Exercise details — Give the number of lines in the entries below that hold "define", with no accompanying words.

Exercise material —
===============

File: src/hdl/utf8_to_utf16_transcoder_core_assert.svh
// Assertion macros for the transcoder core.
// Each macro expects signals named clk and rst_n where it is used.
`ifndef UTF8_TO_UTF16_TRANSCODER_CORE_ASSERT_SVH
`define UTF8_TO_UTF16_TRANSCODER_CORE_ASSERT_SVH
`ifndef SYNTHESIS
`define U8U_ASSERT_IMPL(lbl, ante, cons) \
    lbl: assert property (@(posedge clk) disable iff (!rst_n) (ante) |-> (cons)) \
        else $error("u8u16 assertion failed");
`define U8U_ASSERT_NEXT(lbl, ante, cons) \
    lbl: assert property (@(posedge clk) disable iff (!rst_n) (ante) |=> (cons)) \
        else $error("u8u16 assertion failed");
`else
`define U8U_ASSERT_IMPL(lbl, ante, cons)
`define U8U_ASSERT_NEXT(lbl, ante, cons)
`endif
`endif

File: src/hdl/u8u16_pkg.sv
package u8u16_pkg;

    localparam int BYTE_W  = 8;
    localparam int UNIT_W  = 16;
    localparam int POINT_W = 21;
    localparam int MAX_RES = 4;
    localparam int CNT_W   = $clog2(MAX_RES + 1);

    localparam logic [BYTE_W-1:0] LEAD2_MASK = 8'hE0;
    localparam logic [BYTE_W-1:0] LEAD2_PAT  = 8'hC0;
    localparam logic [BYTE_W-1:0] LEAD3_MASK = 8'hF0;
    localparam logic [BYTE_W-1:0] LEAD3_PAT  = 8'hE0;
    localparam logic [BYTE_W-1:0] LEAD4_MASK = 8'hF8;
    localparam logic [BYTE_W-1:0] LEAD4_PAT  = 8'hF0;
    localparam logic [BYTE_W-1:0] CONT_MASK  = 8'h3F;

    localparam logic [POINT_W-1:0] SUPP_BASE = 21'h10000;
    localparam logic [UNIT_W-1:0]  HI_SURR   = 16'hD800;
    localparam logic [UNIT_W-1:0]  LO_SURR   = 16'hDC00;
    localparam logic [UNIT_W-1:0]  TEN_MASK  = 16'h03FF;

    // All units caused by one input byte, oldest in slot 0.
    typedef struct packed {
        logic [MAX_RES-1:0][UNIT_W-1:0] units;
        logic [CNT_W-1:0]               cnt;
        logic                           last;
    } grp_t;

    function automatic logic [UNIT_W-1:0] raw_unit(input logic [BYTE_W-1:0] b);
        return {{(UNIT_W - BYTE_W){1'b0}}, b};
    endfunction

    // A held continuation byte rebuilt from its six payload bits.
    function automatic logic [UNIT_W-1:0] raw_cont(input logic [5:0] bits);
        return raw_unit({2'b10, bits});
    endfunction

endpackage

File: src/hdl/u8u16_if.sv
interface u8u16_byte_if;
    import u8u16_pkg::*;

    logic              valid;
    logic              ready;
    logic [BYTE_W-1:0] in_byte;
    logic              last_byte;

    modport source (output valid, output in_byte, output last_byte, input ready);
    modport sink   (input valid, input in_byte, input last_byte, output ready);
endinterface

interface u8u16_unit_if;
    import u8u16_pkg::*;

    logic              valid;
    logic              ready;
    logic [UNIT_W-1:0] code_unit;
    logic              end_of_run;
    logic              end_of_string;

    modport source (output valid, output code_unit, output end_of_run,
                    output end_of_string, input ready);
    modport sink   (input valid, input code_unit, input end_of_run,
                    input end_of_string, output ready);
endinterface

File: src/hdl/utf8_to_utf16_transcoder_core.sv
// Throughput: one byte per cycle while each byte yields at most one unit and the
// output is ready; a byte yielding several units holds the output until all are
// taken, and a one-group skid stage keeps input ready registered. Bytes that only
// extend a sequence yield nothing. Reset (rst_n low, asynchronous) clears the
// pending sequence and both buffers.
`include "utf8_to_utf16_transcoder_core_assert.svh"

module utf8_to_utf16_transcoder_core (
    input logic           clk,
    input logic           rst_n,
    u8u16_byte_if.sink    byte_stream,
    u8u16_unit_if.source  unit_stream
);
    import u8u16_pkg::*;

    logic [BYTE_W-1:0]  lead_reg, lead_next;
    logic [POINT_W-1:0] acc_reg, acc_next;
    logic [1:0]         needed_reg, needed_next;
    logic [1:0]         seen_reg, seen_next;
    grp_t               a_reg, a_next;
    grp_t               b_reg, b_next;

    grp_t               grp_new;
    logic               in_fire, out_fire, a_free;
    logic [BYTE_W-1:0]  b;
    logic               last;
    logic               pend, is_cont, complete;
    logic [POINT_W-1:0] acc_ext, v;
    logic [1:0]         seen_ext;
    logic               flush_en, fresh_en;
    logic [POINT_W-1:0] flush_acc;
    logic [1:0]         flush_seen;
    logic               is_lead;
    logic [1:0]         lead_need;
    logic [POINT_W-1:0] lead_bits;

    assign b        = byte_stream.in_byte;
    assign last     = byte_stream.last_byte;
    assign in_fire  = byte_stream.valid && byte_stream.ready;
    assign out_fire = unit_stream.valid && unit_stream.ready;

    assign byte_stream.ready         = (b_reg.cnt == '0);
    assign unit_stream.valid         = (a_reg.cnt != '0);
    assign unit_stream.code_unit     = a_reg.units[0];
    assign unit_stream.end_of_run    = (a_reg.cnt == CNT_W'(1));
    assign unit_stream.end_of_string = (a_reg.cnt == CNT_W'(1)) && a_reg.last;

    assign pend     = (needed_reg != 2'd0);
    assign is_cont  = (b[7:6] == 2'b10);
    assign acc_ext  = {acc_reg[POINT_W-7:0], b[5:0]};
    assign seen_ext = seen_reg + 2'd1;
    assign complete = (seen_ext >= needed_reg);
    assign v        = acc_ext - SUPP_BASE;

    always_comb
    begin
        is_lead   = 1'b1;
        lead_need = 2'd0;
        lead_bits = '0;
        if ((b & LEAD2_MASK) == LEAD2_PAT)
        begin
            lead_need = 2'd1;
            lead_bits = POINT_W'(b & ~LEAD2_MASK);
        end
        else if ((b & LEAD3_MASK) == LEAD3_PAT)
        begin
            lead_need = 2'd2;
            lead_bits = POINT_W'(b & ~LEAD3_MASK);
        end
        else if ((b & LEAD4_MASK) == LEAD4_PAT)
        begin
            lead_need = 2'd3;
            lead_bits = POINT_W'(b & ~LEAD4_MASK);
        end
        else
        begin
            is_lead = 1'b0;
        end
    end

    // Sequence tracking and the units caused by the byte on the input.
    always_comb
    begin
        lead_next   = lead_reg;
        acc_next    = acc_reg;
        needed_next = needed_reg;
        seen_next   = seen_reg;
        grp_new     = '0;
        grp_new.last = last;
        flush_en    = 1'b0;
        fresh_en    = 1'b0;
        flush_acc   = acc_reg;
        flush_seen  = seen_reg;

        if (pend && is_cont)
        begin
            if (complete)
            begin
                if (acc_ext < SUPP_BASE)
                begin
                    grp_new.units[0] = acc_ext[UNIT_W-1:0];
                    grp_new.cnt      = CNT_W'(1);
                end
                else
                begin
                    grp_new.units[0] = HI_SURR + UNIT_W'(v[POINT_W-1:10]);
                    grp_new.units[1] = LO_SURR + (v[UNIT_W-1:0] & TEN_MASK);
                    grp_new.cnt      = CNT_W'(2);
                end
                lead_next   = '0;
                acc_next    = '0;
                needed_next = 2'd0;
                seen_next   = 2'd0;
            end
            else if (last)
            begin
                flush_en   = 1'b1;
                flush_acc  = acc_ext;
                flush_seen = seen_ext;
            end
            else
            begin
                acc_next  = acc_ext;
                seen_next = seen_ext;
            end
        end
        else if (pend)
        begin
            flush_en = 1'b1;
            fresh_en = 1'b1;
        end
        else
        begin
            fresh_en = 1'b1;
        end

        // A broken or cut-off sequence goes out raw: lead byte, then held bytes.
        if (flush_en)
        begin
            grp_new.units[0] = raw_unit(lead_reg);
            case (flush_seen)
                2'd1:
                begin
                    grp_new.units[1] = raw_cont(flush_acc[5:0]);
                    grp_new.cnt      = CNT_W'(2);
                end
                2'd2:
                begin
                    grp_new.units[1] = raw_cont(flush_acc[11:6]);
                    grp_new.units[2] = raw_cont(flush_acc[5:0]);
                    grp_new.cnt      = CNT_W'(3);
                end
                default:
                begin
                    grp_new.cnt = CNT_W'(1);
                end
            endcase
            lead_next   = '0;
            acc_next    = '0;
            needed_next = 2'd0;
            seen_next   = 2'd0;
        end

        if (fresh_en)
        begin
            if (is_lead && !last)
            begin
                lead_next   = b;
                acc_next    = lead_bits;
                needed_next = lead_need;
                seen_next   = 2'd0;
            end
            else
            begin
                grp_new.units[grp_new.cnt[1:0]] = raw_unit(b);
                grp_new.cnt = grp_new.cnt + CNT_W'(1);
            end
        end
    end

    // Head group drains one unit per transfer; the skid group refills it.
    assign a_free = (a_reg.cnt == '0) || ((a_reg.cnt == CNT_W'(1)) && out_fire);

    always_comb
    begin
        a_next = a_reg;
        b_next = b_reg;
        if (out_fire)
        begin
            a_next.units = a_reg.units >> UNIT_W;
            a_next.cnt   = a_reg.cnt - CNT_W'(1);
        end
        if (b_reg.cnt != '0)
        begin
            if (a_free)
            begin
                a_next     = b_reg;
                b_next.cnt = '0;
            end
        end
        else if (in_fire && (grp_new.cnt != '0))
        begin
            if (a_free)
            begin
                a_next = grp_new;
            end
            else
            begin
                b_next = grp_new;
            end
        end
    end

    always_ff @(posedge clk or negedge rst_n)
    begin
        if (!rst_n)
        begin
            lead_reg   <= '0;
            acc_reg    <= '0;
            needed_reg <= 2'd0;
            seen_reg   <= 2'd0;
        end
        else if (in_fire)
        begin
            lead_reg   <= lead_next;
            acc_reg    <= acc_next;
            needed_reg <= needed_next;
            seen_reg   <= seen_next;
        end
    end

    always_ff @(posedge clk or negedge rst_n)
    begin
        if (!rst_n)
        begin
            a_reg <= '0;
            b_reg <= '0;
        end
        else
        begin
            a_reg <= a_next;
            b_reg <= b_next;
        end
    end

    `U8U_ASSERT_IMPL(a_skid_behind_head, b_reg.cnt != '0, a_reg.cnt != '0)
    `U8U_ASSERT_IMPL(a_seen_below_needed, needed_reg != 2'd0, seen_reg < needed_reg)
    `U8U_ASSERT_NEXT(a_last_clears_seq, in_fire && last, needed_reg == 2'd0)

endmodule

===============

Exercise output — 5